━━━━━ SOURCE INFORMATION
From an optimization exercise on the open Yosys and OpenROAD flow, aimed at small area, a short achievable clock period and few clock cycles; shortcuts taken in it are not production practice.
Where RTL was checked, it was by simulation tests only, not by an equivalence proof against the original.
Only the layout flow was run in run 1; the RTL was not checked for function there.

## flow/design.v (module list and top-level ports; edited modules follow where they fit)
// module pixel_calculator: 1689 lines
// module plane_mapper: 87 lines
// module pixel_scheduler: 31 lines
// module mandelbrot_engine: 138 lines
module mandelbrot_engine (
	input logic tb_clk,
	input logic rst_n,
	input logic start,
	input logic [75:0] region,
	input logic [8-1:0] max_iter,
	output logic busy,
	output logic pixel_valid,
	output logic frame_done,
	output logic [23:0] pixel
);
  // ...
==> flow/flow/run.sh <==
#!/bin/bash
# The standard layout, with the port buffers on buf_4 instead of the
# default delay buffer; the constraints and period are the standard flow's.
set -euo pipefail
export BUFFER_PORTS_ARGS="-buffer_cell sky130_fd_sc_hd__buf_4"
bash standard.sh > standard.log 2>&1
==> flow/standard.sh <==
#!/bin/bash
# synth_recipe.tcl (not shown) runs the flow's synth.tcl, then flattens the netlist and writes it again
# the make line also repeats each setting of config.mk as NAME=value (left out here)
make -C /OpenROAD-flow-scripts/flow DESIGN_CONFIG=/design/flow/config.mk WORK_HOME=/design/flow/orfs CLKGATE_MAP_FILE= SYNTH_SCRIPT=/design/flow/synth_recipe.tcl "${@:-finish}"
==> flow/config.mk <==
export PLATFORM = sky130hd
export DESIGN_NAME = mandelbrot_engine
export DESIGN_NICKNAME = mandelbrot_engine
export VERILOG_FILES = /design/flow/design.v
export SDC_FILE = /design/flow/constraint.sdc
export NUM_CORES = 4
export LEC_CHECK = 0
export CAP_MARGIN = 20
export CORE_MARGIN = 2
export CORE_UTILIZATION = 40
export CTS_CLUSTER_DIAMETER = 100
export CTS_CLUSTER_SIZE = 24
export PLACE_DENSITY = 0.6
export SLEW_MARGIN = 20
==> flow/constraint.sdc <==
create_clock -name core_clock -period 15.0 [get_ports {tb_clk}]
set_input_delay 3.0000 -clock core_clock [delete_from_list [all_inputs] [get_ports {tb_clk}]]
set_output_delay 3.0000 -clock core_clock [all_outputs]
set_load 0.01 [all_outputs]
This design comes from an exercise in tuning for small area and a short achievable clock period on the open sky130 flow, not from production work.
At most, simulation tests tie the RTL to the original design; equivalence was not proved.
The flow treats the clock pin as an ideal source. Dropping or thinning the clock tree relies on that and would not hold on a real chip.
Power is estimated from default activity; no workload was simulated.

## old
Design video_frame_top, start of the top module:
module video_frame_top
(
   input  logic   clk,
   input  logic   arst_n,
   input  video_pkg::mode_t  mode,
   input  logic   cam_valid,
   input  logic   cam_frame_start,
   input  video_pkg::pixel_t cam_pixel,
   input  logic   copy_start,
   output logic   copy_done,
   output video_pkg::pixel_t vid_pixel,
   output logic   vid_hsync,
   output logic   vid_vsync,
   output logic   vid_blank
);
make LEC_CHECK=0 CAP_MARGIN=20 CORE_MARGIN=2 CORE_UTILIZATION=40 SETUP_SLACK_MARGIN=1.6 SLEW_MARGIN=20 finish   # period 3.5 ns
run.sh (not shown) runs the stock make flow with config.mk's settings and CLKGATE_MAP_FILE= SYNTH_SCRIPT=/design/flow/synth_recipe.tcl, a recipe that flattens the netlist after the stock synthesis.
old finished all stages; the layout is clean.
The inputs of new differ from those of old as listed below.
Settings: a deleted SETUP_SLACK_MARGIN that had been 1.6.
--- outcome ---
- Every stage of the flow completed for new, and the final layout passed the timing, design-rule and antenna checks.
- As far as routed wire length is concerned, old and new perform about the same.
- Cmp new vs old: first-pass GRT wire length higher in new
- Share of final layout cell area taken by clock buffers and inverters in new is 0.18 points lower than in old
- Diff new..old | inverter count | unchanged
- Clock power improves in new relative to old.
- The estimated power of new ends up lower than the estimate for old.
No functional check of the RTL was part of any run of this note.

---

The RTL this note starts from:
==> flow/design.v <==
package video_pkg;
   typedef enum logic [1:0] {
      mode_view,
      mode_source,
      mode_copy,
      mode_result
   } mode_t;
   typedef logic [7:0] pixel_t;
   typedef logic [$clog2(16 * 8)-1:0] vaddr_t;
   typedef logic [$clog2(64)-1:0] hcount_t;
   typedef logic [$clog2(30)-1:0] vcount_t;
endpackage
`timescale 1ns/1ps
module video_frame_top
(
   input  logic   clk,
   input  logic   arst_n,
   input  video_pkg::mode_t  mode,
   input  logic   cam_valid,
   input  logic   cam_frame_start,
   input  video_pkg::pixel_t cam_pixel,
   input  logic   copy_start,
   output logic   copy_done,
   output video_pkg::pixel_t vid_pixel,
   output logic   vid_hsync,
   output logic   vid_vsync,
   output logic   vid_blank
);
   logic [5:0] hcount;
   logic [4:0] vcount;
   logic       hblank, vblank, hsync, vsync, blank;
   logic       hwin, vwin;
   logic       next_hblank, next_vblank, next_hwin, next_vwin;
   logic       hreset, vreset;
   assign hreset = (hcount == 6'(64 - 1));
   assign vreset = hreset && (vcount == 5'(30 - 1));
   assign next_hblank = hreset ? 1'b0 : ((hcount == 6'(48 - 1)) ? 1'b1 : hblank);
   assign next_vblank = vreset ? 1'b0 :
                        ((hreset && vcount == 5'(24 - 1)) ? 1'b1 : vblank);
   assign next_hwin   = (hcount == 6'(8 - 1)) ? 1'b1 :
                        ((hcount == 6'(8 + 16 - 1)) ? 1'b0 : hwin);
   assign next_vwin   = (hreset && vcount == 5'(4 - 1)) ? 1'b1 :
                        ((hreset && vcount == 5'(4 + 8 - 1)) ? 1'b0 : vwin);
   video_pkg::mode_t mode_q;
   logic sel_data, sel_fill;
   always_ff @(posedge clk or negedge arst_n) begin
      if (!arst_n) begin
         hcount   <= '0;
         vcount   <= '0;
         hblank   <= 1'b0;
         vblank   <= 1'b0;
         hwin     <= 1'b0;
         vwin     <= 1'b0;
         hsync    <= 1'b1;
         vsync    <= 1'b1;
         blank    <= 1'b1;
         sel_data <= 1'b0;
         sel_fill <= 1'b0;
      end else begin
         hcount <= hreset ? '0 : hcount + 1'b1;
         if (hreset) begin
            vcount <= vreset ? '0 : vcount + 1'b1;
         end
         hblank <= next_hblank;
         vblank <= next_vblank;
         hwin   <= next_hwin;
         vwin   <= next_vwin;
         hsync  <= (hcount == 6'(52 - 1)) ? 1'b0 :
                   ((hcount == 6'(58 - 1)) ? 1'b1 : hsync);
         vsync  <= (hreset && vcount == 5'(26 - 1)) ? 1'b0 :
                   ((hreset && vcount == 5'(28 - 1)) ? 1'b1 : vsync);
         blank  <= next_vblank | next_hblank;
         sel_data <= next_hwin && next_vwin && mode_q[0];
         sel_fill <= !(next_vblank || next_hblank) && !(next_hwin && next_vwin);
      end
   end
   always_ff @(posedge clk) begin
      mode_q <= mode;
   end
   logic [6:0] wr_ptr;
   logic [6:0] this_addr;
   logic [3:0] wslot_idx;
   logic [3:0] phc;       
   logic [3:0] wps;       
   logic [2:0] wtagm;
   logic [7:0] wdat, wdat_n;
   logic [2:0] wtag;
   logic [3:0] wx;
   logic       wr0;       
   logic       wrw;       
   logic [15:0] wslot;
   logic [7:0] rd_q;
   logic       active;
   logic       cam_store;
   assign this_addr = cam_frame_start ? '0 : wr_ptr;
   assign cam_store = cam_valid && (mode == video_pkg::mode_view);
   assign wslot_idx = cam_frame_start ? phc : wps;
   always_ff @(posedge clk or negedge arst_n) begin
      if (!arst_n) begin
         phc    <= 4'd5;
         wps    <= 4'd5;
         wr_ptr <= '0;
         wr0    <= 1'b0;
         wrw    <= 1'b0;
      end else begin
         phc <= phc - 1'b1;
         if (cam_valid) begin
            wr_ptr <= this_addr + 1'b1;
            wps    <= cam_frame_start ? phc : wps;
         end else if (cam_frame_start) begin
            wr_ptr <= '0;
            wps    <= phc - 1'b1;
         end else begin
            wps    <= wps - 1'b1;
         end
         wr0 <= cam_store && (this_addr[6:4] == 3'd0);
         wrw <= cam_store && (this_addr[6:4] != 3'd0);
      end
   end
   always_ff @(posedge clk) begin
      wdat   <= active ? rd_q : cam_pixel;
      wdat_n <= active ? ~rd_q : ~cam_pixel;
      wtag   <= this_addr[6:4];
      wtagm  <= this_addr[6:4] - 1'b1;
      wx     <= this_addr[3:0];
      for (int s = 0; s < 16; s++) begin
         wslot[s] <= (wslot_idx == 4'(s));
      end
   end
   logic [8:0] cnt;
   logic [2:0] crow;
   logic [5:0] ck;
   logic       ld;     
   logic       last;
   logic [7:0] cdata;
   logic [3:0] bsel;
   logic [7:0] we1;    
   assign crow = cnt[8:6];
   assign ck   = cnt[5:0];
   assign last = active && (cnt == {3'd7, 6'd58});
   always_ff @(posedge clk or negedge arst_n) begin
      if (!arst_n) begin
         active    <= 1'b0;
         copy_done <= 1'b0;
      end else begin
         if (active) begin
            if (last) active <= 1'b0;
         end else if (copy_start) begin
            active <= 1'b1;
         end
         copy_done <= last;
      end
   end
   always_ff @(posedge clk) begin
      cnt <= active ? cnt + 1'b1 : '0;
   end
   always_ff @(posedge clk) begin
      ld <= active && (ck >= 6'd25) && (ck <= 6'd40);
      for (int r = 0; r < 8; r++) begin
         we1[r] <= active && (ck >= 6'd42) && (ck <= 6'd57) && (crow == 3'(r));
      end
   end
   logic [7:0] wh_d [16];
   logic [15:1] wh_v;
   logic [15:0] wh_in;
   logic [3:0] xl, xl_n;
   logic [2:0] rl, rl_n, rlm, rlm_n;
   logic [3:0] xq;        
   logic       cmp_q, cmpw_q;
   logic [2:0] ctag_n;
   logic [7:1] cm;        
   always_comb begin
      for (int j = 0; j < 16; j++) begin
         wh_in[j] = (wrw && wslot[j]) || (j == 15 && ld);
      end
   end
   assign xl_n   = wrw ? wx : xl;
   assign rl_n   = wrw ? wtag : rl;
   assign rlm_n  = wrw ? wtagm : rlm;
   assign ctag_n = wrw ? (cmpw_q ? wtag : wtagm) : (cmp_q ? rl : rlm);
   always_ff @(posedge clk or negedge arst_n) begin
      if (!arst_n) begin
         xq   <= 4'd11;
         wh_v <= '0;
         cm   <= '0;
      end else begin
         xq <= xq + 1'b1;
         for (int j = 1; j < 15; j++) begin
            wh_v[j] <= (wrw && wslot[j]) || wh_v[j+1];
         end
         for (int r = 1; r < 8; r++) begin
            cm[r] <= ((wrw && wslot[0]) || wh_v[1]) && (ctag_n == 3'(r));
         end
         wh_v[15] <= wrw && wslot[15];
      end
   end
   always_ff @(posedge clk) begin
      for (int j = 0; j < 16; j++) begin
         if (wh_in[j]) begin
            wh_d[j] <= (j % 2 == 1) ? ~wdat : ~wdat_n;
         end else begin
            wh_d[j] <= ~wh_d[(j + 1) % 16];
         end
      end
      cmp_q  <= (xq <= xl_n);
      cmpw_q <= (xq <= this_addr[3:0]);
      xl  <= xl_n;
      rl  <= rl_n;
      rlm <= rlm_n;
      bsel  <= {phc[2:0] + 3'd1, 1'b1};   
   end
   assign cdata = ~wh_d[bsel];
   logic [7:0] b0 [8][16];
   logic [7:0] b1 [8][16];
   always_ff @(posedge clk) begin
      for (int j = 0; j < 16; j++) begin
         if (wr0 && wslot[j]) begin
            b0[0][j] <= (j % 2 == 1) ? ~wdat : ~wdat_n;
         end else begin
            b0[0][j] <= ~b0[0][(j + 1) % 16];
         end
      end
      for (int r = 1; r < 8; r++) begin
         for (int j = 0; j < 15; j++) begin
            b0[r][j] <= b0[r][j+1];
         end
         b0[r][15] <= cm[r] ? wh_d[0] : b0[r][0];
      end
      for (int r = 0; r < 8; r++) begin
         for (int j = 0; j < 15; j++) begin
            b1[r][j] <= b1[r][j+1];
         end
         b1[r][15] <= we1[r] ? cdata : b1[r][0];
      end
   end
   logic [2:0] rsel_nx;      
   logic       bsel1_nx;
   logic [7:0] rs0, rs1;     
   logic [7:0] tap;
   assign rsel_nx  = active ? crow : (vcount[2:0] ^ 3'd4);
   assign bsel1_nx = !active && (mode_q == video_pkg::mode_result);
   always_comb begin
      tap = '0;
      for (int r = 0; r < 8; r++) begin
         tap = tap | ({8{rs0[r]}} & b0[r][0]) | ({8{rs1[r]}} & b1[r][0]);
      end
   end
   always_ff @(posedge clk) begin
      for (int r = 0; r < 8; r++) begin
         rs0[r] <= !bsel1_nx && (rsel_nx == 3'(r));
         rs1[r] <= bsel1_nx && (rsel_nx == 3'(r));
      end
      rd_q <= tap;
   end
   logic vid_hsync_n, vid_vsync_n, vid_blank_n;
   assign vid_hsync = ~vid_hsync_n;
   assign vid_vsync = ~vid_vsync_n;
   assign vid_blank = ~vid_blank_n;
   always_ff @(posedge clk or negedge arst_n) begin
      if (!arst_n) begin
         vid_pixel   <= '0;
         vid_hsync_n <= 1'b0;
         vid_vsync_n <= 1'b0;
         vid_blank_n <= 1'b0;
      end else begin
         vid_hsync_n <= ~hsync;
         vid_vsync_n <= ~vsync;
         vid_blank_n <= ~blank;
         vid_pixel <= sel_data ? rd_q : {sel_fill, 7'd0};
      end
   end
endmodule
Settings: LEC_CHECK=0, CAP_MARGIN=20, CORE_MARGIN=2, CORE_UTILIZATION=65, PLACE_DENSITY=0.75, SETUP_SLACK_MARGIN=1.8, SLEW_MARGIN=20; clock period 3.5 ns.
standard.sh (not shown) runs the stock make flow with config.mk's settings and CLKGATE_MAP_FILE= SYNTH_SCRIPT=/design/flow/synth_recipe.tcl, a recipe that flattens the netlist after the stock synthesis.
==> flow/flow/run.sh <==
#!/bin/bash
# Standard layout with two extra steps:
#  - before CTS, a hand-built two-level clock tree (flow/pre_cts.tcl)
#    replaces TritonCTS; the rest of the CTS step (legalisation, setup and
#    hold repair) runs as usual;
#  - before detailed placement, each output port's register (and the
#    inverter after it, if any) is moved next to the port's output buffer.
set -euo pipefail
here=$(pwd)
export PRE_DETAIL_PLACE_TCL="$here/flow/out_regs.tcl"
export PRE_CTS_TCL="$here/flow/pre_cts.tcl"
bash standard.sh > "$here/standard.log" 2>&1
==> flow/flow/pre_cts.tcl <==
# Build the clock tree by hand (see manual_cts.tcl) in place of TritonCTS:
# the clock port feeds four root buffers, each root a group of leaf
# buffers, each leaf a compact cluster of about 36 register clock pins.
source [file join [file dirname [info script]] manual_cts.tcl]
mcts_build 36 4
# the flow's CTS call then only marks the clock as propagated
proc clock_tree_synthesis { args } {
  set_propagated_clock [all_clocks]
  puts "clock tree built by manual_cts.tcl"
}
Other scripts of this flow, unchanged in this note and not shown: flow/flow/manual_cts.tcl, flow/flow/out_regs.tcl
==> next run, changes <==
--- a/flow/flow/pre_cts.tcl
+++ b/flow/flow/pre_cts.tcl
@@ -3 +3 @@
-# buffers, each leaf a compact cluster of about 36 register clock pins.
+# buffers, each leaf a compact cluster of about 32 register clock pins.
@@ -5 +5 @@
-mcts_build 36 4
+mcts_build 32 4
- CORE_UTILIZATION: 65 -> 72
- PLACE_DENSITY: 0.75 -> 0.82
- SETUP_SLACK_MARGIN: 1.8 -> 1.75
What happened: Clock skew decreases by 0.024 ns. Core utilization grows by 7.9 points. Total power rose slightly. Worst setup slack got worse by 0.056 ns. Die area goes down by roughly a tenth. Cell area barely changes. Combinational power hardly moves.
━━━━━━━━━━
PROBLEM DETAILS
Only the lines from the start of the material through the line containing "Where RTL was" should be repeated, and they should be repeated exactly.

ANSWER TO THIS EXERCISE
From an optimization exercise on the open Yosys and OpenROAD flow, aimed at small area, a short achievable clock period and few clock cycles; shortcuts taken in it are not production practice.
Where RTL was checked, it was by simulation tests only, not by an equivalence proof against the original.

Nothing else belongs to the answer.